Une redéfinition restrictive du préjudice d’agrément aboutit à sous-indemniser la perte de qualité de vie des malades.

Certaines cours d’appel révisent même à la baisse l’indemnisation des préjudices physiques et moraux, estimant qu’ils sont déjà partiellement indemnisés par la rente maladie professionnelle.

Une cour refuse de majorer l’indemnisation des souffrances pourtant extrêmes d’une victime décédée sous morphine, au motif qu’elle n’a pas souffert très longtemps...

Une autre refuse de majorer la rente d’un conjoint survivant malgré la reconnaissance de la faute inexcusable de l’employeur.

à la compassion respectueuse longtemps exprimée par beaucoup de magistrats pour les victimes et leurs familles succèdent parfois des remarques blessantes et le déni de leurs souffrances.

Une nouvelle génération d’avocats adverses, dont la hargne méprisante n’a d’égale que l’ignorance, pollue l’audience par des contre-vérités et des agressions verbales.

Au mépris des connaissances scientifiques les mieux établies, l’un d’eux expliquera sans rire que les plaques pleurales ne sont pas une maladie ; un autre que le malade qui en est atteint n’a pas de risque d’avoir un cancer ; un troisième que l’exposition à de faibles doses ne peut pas provoquer de maladie.
Ce retour de balancier, après deux décennies d’avancées jurisprudentielles, n’est pas le fruit du hasard.

Tout se passe comme si certains magistrats, sensibles aux sirènes de l’ultra-libéralisme, commençaient à se dire que les victimes de l’amiante sont plus nombreuses que prévu et qu’il faut donner moins à chacune d’elles pour ne pas « mettre en péril notre économie ».

Les plus hautes juridictions ouvrent de nouvelles voies de recours aux employeurs soucieux d’alléger leur facture judiciaire : la Cour de cassation autorise un employeur qui n’a pas contesté l’origine professionnelle d’une maladie dans les délais, à le faire plus tard devant le Tass, quand sera plaidée la faute inexcusable.

Le Conseil d’état légitime l’action d’une grande entreprise condamnée qui va devant la juridiction administrative pour réclamer que l’état lui rembourse une partie des conséquences financières de sa faute.

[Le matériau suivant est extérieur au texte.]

Background: an optimization exercise with open tools, aiming at small area, a short achievable clock period and few clock cycles per item. Do not read the settings as production practice.
In this exercise RTL edits were held to simulation tests only and were not proved equivalent to the original.
Power figures rest on the tool's default switching activity, not on a simulated workload.

--- flow/design.v ---
module zx36_exec (
    input  wire        clk,
    input  wire        rst,
    input  wire        in_valid,
    output wire        in_ready,
    input  wire        in_dalu,
    input  wire [5:0]  in_fn,
    input  wire [71:0] in_a,
    input  wire [71:0] in_b,
    input  wire [3:0]  in_flags,
    input  wire        in_sat,
    output reg         out_valid,
    output reg  [71:0] out_result,
    output wire [3:0]  out_flags,
    output reg         out_wr,
    output reg         out_ill
);
    localparam FZ = 0, FN = 1, FC = 2, FV = 3;
    localparam [35:0] MIN36 = 36'h800000000;
    localparam [35:0] MAX36 = 36'h7FFFFFFFF;
    wire       ia = !in_dalu;
    wire [5:0] fn = in_fn;
    wire i_add   = ia & (fn == 6'd0);
    wire i_adc   = ia & (fn == 6'd1);
    wire i_sub   = ia & (fn == 6'd2);
    wire i_sbc   = ia & (fn == 6'd3);
    wire i_cmp   = ia & (fn == 6'd4);
    wire i_and   = ia & (fn == 6'd5);
    wire i_or    = ia & (fn == 6'd6);
    wire i_xor   = ia & (fn == 6'd7);
    wire i_andn  = ia & (fn == 6'd8);
    wire i_tst   = ia & (fn == 6'd9);
    wire i_shl   = ia & (fn == 6'd10);
    wire i_shr   = ia & (fn == 6'd11);
    wire i_sar   = ia & (fn == 6'd12);
    wire i_rol   = ia & (fn == 6'd13);
    wire i_mul   = ia & (fn == 6'd14);
    wire i_mulh  = ia & (fn == 6'd15);
    wire i_mulhu = ia & (fn == 6'd16);
    wire i_div   = ia & (fn == 6'd17);
    wire i_divu  = ia & (fn == 6'd18);
    wire i_rem   = ia & (fn == 6'd19);
    wire i_min   = ia & (fn == 6'd20);
    wire i_max   = ia & (fn == 6'd21);
    wire i_minu  = ia & (fn == 6'd22);
    wire i_maxu  = ia & (fn == 6'd23);
    wire i_qadd  = ia & (fn == 6'd24);
    wire i_qsub  = ia & (fn == 6'd25);
    wire i_qmul  = ia & (fn == 6'd26);
    wire i_neg   = ia & (fn == 6'd27);
    wire i_not   = ia & (fn == 6'd28);
    wire i_abs   = ia & (fn == 6'd29);
    wire i_mov   = ia & (fn == 6'd30);
    wire i_exth  = ia & (fn == 6'd31);
    wire i_exthu = ia & (fn == 6'd32);
    wire i_swaph = ia & (fn == 6'd33);
    wire i_dadd  = in_dalu & (fn == 6'd0);
    wire i_dsub  = in_dalu & (fn == 6'd1);
    wire i_dcmp  = in_dalu & (fn == 6'd2);
    wire i_dneg  = in_dalu & (fn == 6'd3);
    wire i_dmul  = in_dalu & (fn == 6'd4);
    wire i_dmulu = in_dalu & (fn == 6'd5);
    wire i_ill   = ia ? (fn > 6'd33) : (fn > 6'd5);
    wire i_isdiv  = i_div | i_divu | i_rem;
    wire i_ismul  = i_mul | i_mulh | i_mulhu | i_qmul | i_dmul | i_dmulu;
    wire i_msgn   = i_mul | i_mulh | i_qmul | i_dmul;
    wire i_dsgn   = i_div | i_rem;
    wire [5:0] i_s = in_b[5:0];
    wire i_sbig  = (i_s > 6'd36);
    wire i_szero = (i_s == 6'd0);
    reg        v1;           
    reg        busy;         
    reg [71:0] a1;
    reg [71:0] b1;
    reg [3:0]  f1;
    reg        sat1;
    reg k_ill, k_wr, k_wide;
    reg k_arith;             
    reg k_qas;               
    reg k_mm;                
    reg mm_s, mm_max;
    reg k_lg;                
    reg [3:0] lg_t;          
    reg lg_ext, lg_exts;     
    reg k_rot;               
    reg k_sh;                
    reg sh_l, sh_sar, sh_big, sh_zero;
    reg [5:0] ramt;          
    reg k_mul, k_mulh, k_qmul, k_mlo, m_sgn;
    reg k_div, d_rem, d_sdiv, d_aneg, d_bneg, d_b0;
    reg xinv_lo, xinv_hi, xen_hi, yen_lo, yen_hi, yinv_lo, yinv_hi, y36, acin;
    reg fc_keep, fc_add, fc_sub, fc_dadd, fc_dsub, fc_sh;
    reg fv_keep, fv_36, fv_72, fv_mul, fv_qm, fv_div;
    reg [5:0]  cnt;
    reg        dph0, dph1;   
    reg [37:0] ms, mc;       
    reg [9:0]  lo_s, lo_c;   
    reg        mcy;          
    reg        yprev;        
    reg        qzero_r;      
    assign in_ready = !busy;
    wire [36:0] mx = {m_sgn & a1[35], a1[35:0]};
    wire        mlast = (cnt[1:0] == 2'd3);
    wire [9:0]  yw = mlast ? {{4{m_sgn & b1[5]}}, b1[5:0]} : b1[9:0];
    wire [10:0] yb = {yw, yprev};
    reg [47:0] pp0, pp1, pp2, pp3, pp4, pp5;
    reg [4:0]  pneg;
    reg [47:0] ppr [0:4];
    integer j;
    always @* begin
        for (j = 0; j < 5; j = j + 1) begin : booth
            reg y0, y1, y2, s1x, s2x;
            reg [37:0] mag, r;
            y0 = yb[2*j];
            y1 = yb[2*j+1];
            y2 = yb[2*j+2];
            s1x = y0 ^ y1;
            s2x = (y2 & ~y1 & ~y0) | (~y2 & y1 & y0);
            mag = ({38{s1x}} & {mx[36], mx}) | ({38{s2x}} & {mx, 1'b0});
            r = mag ^ {38{y2}};
            pneg[j] = y2;
            ppr[j] = {9'd0, 1'b1, ~r[37], r[36:0]} << (2*j);
        end
        pp0 = ppr[0];
        pp1 = ppr[1] | {47'd0, pneg[0]};
        pp2 = ppr[2] | {45'd0, pneg[1], 2'd0};
        pp3 = ppr[3] | {43'd0, pneg[2], 4'd0};
        pp4 = ppr[4] | {41'd0, pneg[3], 6'd0};
        pp5 = {39'd0, pneg[4], 8'd0};
    end
    function [95:0] csa;
        input [47:0] x, y, z;
        reg [47:0] s, c;
        begin
            s = x ^ y ^ z;
            c = (x & y) | (x & z) | (y & z);
            csa = {c[46:0], 1'b0, s};
        end
    endfunction
    wire [95:0] l1a = csa({10'd0, ms}, {10'd0, mc}, pp0);
    wire [95:0] l1b = csa(pp1, pp2, pp3);
    wire [95:0] l2a = csa(l1a[47:0], l1a[95:48], l1b[47:0]);
    wire [95:0] l2b = csa(l1b[95:48], pp4, pp5);
    wire [95:0] l3  = csa(l2a[47:0], l2a[95:48], l2b[47:0]);
    wire [95:0] l4  = csa(l3[47:0], l3[95:48], l2b[95:48]);
    wire [47:0] m_s = l4[47:0];
    wire [47:0] m_c = l4[95:48];
    wire [10:0] m_g = {1'b0, lo_s} + {1'b0, lo_c} + {10'd0, mcy};
    wire [35:0] dm    = b1[35:0];
    wire [36:0] dt    = {a1[35:0], a1[71]};
    wire [37:0] dtr   = {1'b0, dt} + {2'b11, dm} + {37'd0, ~d_bneg};
    wire        dq    = !dtr[37];
    wire [35:0] dnr   = dq ? dtr[35:0] : dt[35:0];
    function [5:0] lzc36;
        input [35:0] v;
        integer i;
        begin
            lzc36 = 6'd36;
            for (i = 0; i < 36; i = i + 1)
                if (v[i]) lzc36 = 6'd35 - i;
        end
    endfunction
    wire [5:0] lza_r = lzc36(a1[35:0] ^ {36{d_aneg}});
    wire [5:0] lza   = (d_aneg && lza_r != 6'd0) ? lza_r - 6'd1 : lza_r;
    wire [5:0] lzb_r = lzc36(~b1[35:0]);
    wire [5:0] lzb   = (d_bneg && lzb_r == 6'd36) ? 6'd35 : lzb_r;
    wire       b0    = (lzb_r == 6'd36) & ~d_bneg;
    wire       qzero = b0 | (lzb < lza);
    wire [5:0] dn    = lzb - lza + 6'd1;      
    wire [5:0] s0    = 6'd36 - dn;
    wire        d_qneg = d_aneg ^ d_bneg;
    wire [72:0] ax = {1'b0, (a1[71:36] & {36{xen_hi}}) ^ {36{xinv_hi}}, a1[35:0] ^ {36{xinv_lo}}};
    wire [72:0] ay = {1'b0, ((b1[71:36] & {36{yen_hi}}) ^ {36{yinv_hi}}) | {35'd0, y36},
                            (b1[35:0] & {36{yen_lo}}) ^ {36{yinv_lo}}};
    wire [73:0] asum_c = {ax, 1'b1} + {ay, acin};
    wire [72:0] asum = asum_c[73:1];
    wire v36 = (ax[35] == ay[35]) && (asum[35] != ax[35]);
    wire v72 = (ax[71] == ay[71]) && (asum[71] != ax[71]);
    reg [35:0] rot;
    always @* begin
        rot = a1[35:0];
        if (ramt[0]) rot = {rot[34:0], rot[35]};
        if (ramt[1]) rot = {rot[33:0], rot[35:34]};
        if (ramt[2]) rot = {rot[31:0], rot[35:32]};
        if (ramt[3]) rot = {rot[27:0], rot[35:28]};
        if (ramt[4]) rot = {rot[19:0], rot[35:20]};
        if (ramt[5]) rot = {rot[3:0], rot[35:4]};
    end
    reg [35:0] therm;        
    integer k;
    always @* begin
        for (k = 0; k < 36; k = k + 1) therm[k] = (ramt > k);
    end
    wire        a35 = a1[35];
    wire [35:0] shres = sh_l ? (rot & ~therm)
                             : ((rot & therm) | ({36{sh_sar & a35}} & ~therm));
    wire        shc = sh_big ? (sh_sar & a35) : sh_l ? rot[0] : rot[35];
    wire lt_s = asum[35] ^ v36;
    wire lt_u = ~asum[36];
    wire mm_lt = mm_s ? lt_s : lt_u;
    wire mm_a  = mm_max ^ mm_lt;
    wire qm_tie = (asum[34:30] == 5'd0) && (a1[29:0] == 30'd0);
    wire qm_v   = asum[71] ^ asum[70];
    reg  [35:0] lg;
    always @* begin
        for (k = 0; k < 36; k = k + 1) lg[k] = lg_t[{a1[k], b1[k]}];
        if (lg_ext) lg[35:18] = {18{lg_exts & a1[17]}};
    end
    reg [71:0] res;
    reg        n_f, c_f, v_f;
    always @* begin
        res = 72'd0;
        if (k_arith) begin
            res[35:0] = asum[35:0];
            if (k_wide) res[71:36] = asum[71:36];
        end
        if (k_qas)
            res[35:0] = (v36 & sat1) ? (ax[35] ? MIN36 : MAX36) : asum[35:0];
        if (k_mm)
            res[35:0] = mm_a ? a1[35:0] : b1[35:0];
        if (k_lg)
            res[35:0] = lg;
        if (k_rot)
            res[35:0] = rot;
        if (k_sh)
            res[35:0] = shres;
        if (k_mulh)
            res[35:0] = asum[71:36];
        if (k_qmul)
            res[35:0] = (qm_v & sat1) ? (asum[71] ? MIN36 : MAX36)
                                      : {asum[70:36], asum[35] & ~qm_tie};
        n_f = k_wide ? res[71] : res[35];
        c_f = (fc_keep & f1[FC]) | (fc_add & asum[36]) | (fc_sub & ~asum[36]) |
              (fc_dadd & asum[72]) | (fc_dsub & ~asum[72]) | (fc_sh & shc);
        v_f = (fv_keep & f1[FV]) | (fv_36 & v36) | (fv_72 & v72) |
              (fv_mul & !((&asum[71:35]) || !(|asum[71:35]))) | (fv_qm & qm_v) |
              (fv_div & (d_b0 | (d_sdiv & ~d_qneg & a1[71])));
    end
    reg  [3:1] out_fl;
    reg        out_zc;       
    reg        out_z0;       
    assign out_flags = {out_fl[3:1], out_zc ? (out_result == 72'd0) : out_z0};
    always @(posedge clk) begin
        if (rst) begin
            v1 <= 1'b0;
            busy <= 1'b0;
            out_valid <= 1'b0;
        end else begin
            if (!busy) begin
                v1 <= in_valid;
                busy <= in_valid & (i_ismul | i_isdiv);
            end else if (k_mul ? mlast : (dph1 ? (qzero_r) : (!dph0 && cnt == 6'd1))) begin
                busy <= 1'b0;
            end
            out_valid <= v1 & ~busy;
        end
        out_result <= res;
        out_fl     <= k_ill ? f1[3:1] : {v_f, c_f, n_f};
        out_zc     <= ~k_ill;
        out_z0     <= f1[FZ];
        out_wr     <= k_wr;
        out_ill    <= k_ill;
        if (!busy) begin
            a1   <= in_a;
            b1   <= {in_b[71:36], in_b[35:0] ^ {36{i_isdiv & ~(i_dsgn & in_b[35])}}};
            f1   <= in_flags;
            sat1 <= in_sat;
            k_ill   <= i_ill;
            k_wr    <= ~(i_ill | i_cmp | i_tst | i_dcmp);
            k_wide  <= in_dalu;
            k_arith <= i_add | i_adc | i_sub | i_sbc | i_cmp | i_neg | i_abs |
                       i_dadd | i_dsub | i_dcmp | i_dneg | i_mul | i_dmul | i_dmulu | i_rem;
            k_qas   <= i_qadd | i_qsub;
            k_mm    <= i_min | i_max | i_minu | i_maxu;
            mm_s    <= i_min | i_max;
            mm_max  <= i_max | i_maxu;
            k_lg    <= i_and | i_tst | i_or | i_xor | i_andn | i_not | i_mov | i_exth | i_exthu;
            lg_t    <= (i_and | i_tst) ? 4'b1000 : i_or ? 4'b1110 : i_xor ? 4'b0110 :
                       i_andn ? 4'b0100 : i_not ? 4'b0011 : 4'b1100;
            lg_ext  <= i_exth | i_exthu;
            lg_exts <= i_exth;
            k_rot   <= i_rol | i_swaph;
            k_sh    <= i_shl | i_shr | i_sar;
            sh_l    <= i_shl;
            sh_sar  <= i_sar;
            sh_big  <= i_sbig;
            sh_zero <= i_szero;
            ramt    <= i_swaph ? 6'd18 :
                       (i_shr | i_sar) ? (i_sbig ? 6'd0 : 6'd36 - i_s) : i_s;
            k_mul   <= i_ismul;
            k_mulh  <= i_mulh | i_mulhu | i_div | i_divu;
            k_qmul  <= i_qmul;
            k_mlo   <= i_mul;
            m_sgn   <= i_msgn;
            k_div   <= i_isdiv;
            d_rem   <= i_rem;
            d_sdiv  <= i_div;
            d_aneg  <= i_dsgn & in_a[35];
            d_bneg  <= i_dsgn & in_b[35];
            xinv_lo <= i_neg | i_dneg | (i_abs & in_a[35]) | (i_dsgn & in_a[35]);
            xinv_hi <= i_dneg;
            xen_hi  <= in_dalu;
            yen_lo  <= ~(i_neg | i_abs | i_dneg | i_isdiv);
            yen_hi  <= in_dalu & ~i_dneg;
            yinv_lo <= i_sub | i_sbc | i_cmp | i_min | i_max | i_minu | i_maxu | i_qsub |
                       i_dsub | i_dcmp;
            yinv_hi <= i_dsub | i_dcmp;
            y36     <= 1'b0;
            acin    <= i_adc ? in_flags[FC] : i_sbc ? ~in_flags[FC] :
                       (i_abs | i_dsgn) ? in_a[35] :
                       (i_sub | i_cmp | i_min | i_max | i_minu | i_maxu | i_qsub |
                        i_neg | i_dsub | i_dcmp | i_dneg);
            fc_add  <= i_add | i_adc;
            fc_sub  <= i_sub | i_sbc | i_cmp | i_neg;
            fc_dadd <= i_dadd;
            fc_dsub <= i_dsub | i_dcmp | i_dneg;
            fc_sh   <= (i_shl | i_shr | i_sar) & ~i_szero;
            fc_keep <= ~(i_add | i_adc | i_sub | i_sbc | i_cmp | i_neg | i_dadd | i_dsub |
                         i_dcmp | i_dneg | ((i_shl | i_shr | i_sar) & ~i_szero));
            fv_36   <= i_add | i_adc | i_sub | i_sbc | i_cmp | i_neg | i_abs | i_qadd | i_qsub;
            fv_72   <= i_dadd | i_dsub | i_dcmp | i_dneg;
            fv_mul  <= i_mul;
            fv_qm   <= i_qmul;
            fv_div  <= i_isdiv;
            fv_keep <= ~(i_add | i_adc | i_sub | i_sbc | i_cmp | i_neg | i_abs | i_qadd |
                         i_qsub | i_dadd | i_dsub | i_dcmp | i_dneg | i_mul | i_qmul |
                         i_isdiv | i_dmul | i_dmulu);
            cnt   <= 6'd0;
            dph0  <= 1'b1;
            dph1  <= 1'b0;
            ms    <= {1'b1, 2'b00, i_qmul, 34'd0};
            mc    <= 38'd0;
            lo_s  <= 10'd0;
            lo_c  <= 10'd0;
            mcy   <= 1'b0;
            yprev <= 1'b0;
        end else if (k_mul) begin
            cnt   <= cnt + 6'd1;
            ms    <= m_s[47:10];
            mc    <= m_c[47:10];
            lo_s  <= m_s[9:0];
            lo_c  <= m_c[9:0];
            mcy   <= m_g[10];
            yprev <= b1[9];
            if (mlast) begin
                xinv_lo <= 1'b0; xinv_hi <= 1'b0; xen_hi <= 1'b1;
                yen_lo <= 1'b1; yen_hi <= 1'b1; yinv_lo <= 1'b0; yinv_hi <= 1'b0;
                acin <= m_g[10];
                a1 <= {m_s[41:0], m_g[9:0], b1[71:52]};
                b1 <= {m_c[41:0], {30{m_g[10]}}};
            end else begin
                b1 <= {m_g[9:0], b1[71:10]};
            end
        end else begin
            dph0 <= 1'b0;
            dph1 <= dph0;
            if (dph0) begin
                a1[35:0] <= asum[35:0];
                d_b0     <= b0;
                qzero_r  <= qzero;
                cnt      <= dn;
                ramt     <= qzero ? 6'd36 : s0;
                xinv_lo <= d_rem & d_aneg; acin <= d_rem & d_aneg;
                xinv_hi <= ~d_rem & d_qneg; y36 <= ~d_rem & d_qneg; xen_hi <= 1'b1;
            end else if (dph1) begin
                a1 <= {rot & ~therm, rot & therm};
            end else begin
                cnt <= cnt - 6'd1;
                a1  <= {a1[70:36], dq, dnr};
            end
        end
    end
endmodule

Certes, il y a - heureusement - des Tass et des cours d’appel qui respectent les victimes de l’amiante et les indemnisent correctement. Certes il y a encore de superbes victoires à célébrer non seulement pour les victimes de l’amiante mais aussi pour celles des pesticides, du cadmium ou de multi-expositions. Mais force est de constater qu’un mauvais vent souffle sur la Justice de ce pays.

On peut même se demander si nous ne sommes pas à la veille d’un revirement majeur de la jurisprudence qui remplacerait progressivement « l’obligation de sécurité de résultat » de l’employeur par une simple obligation de moyens renforcée.

Ajoutons au tableau une effrayante pénurie de moyens qui paralyse la Justice et allonge démesurément les délais. Certains tribunaux fixent les prochaines audiences... en 2017 ! Dans d’autres, des centaines de décisions de justice attendent pendant des mois d’être notifiées, faute de personnel administratif.
Dans toutes les associations on sent monter l’indignation et la colère. Il n’y pas de Justice sans indemnisation équitable des préjudices. Pas de Justice sans moyens.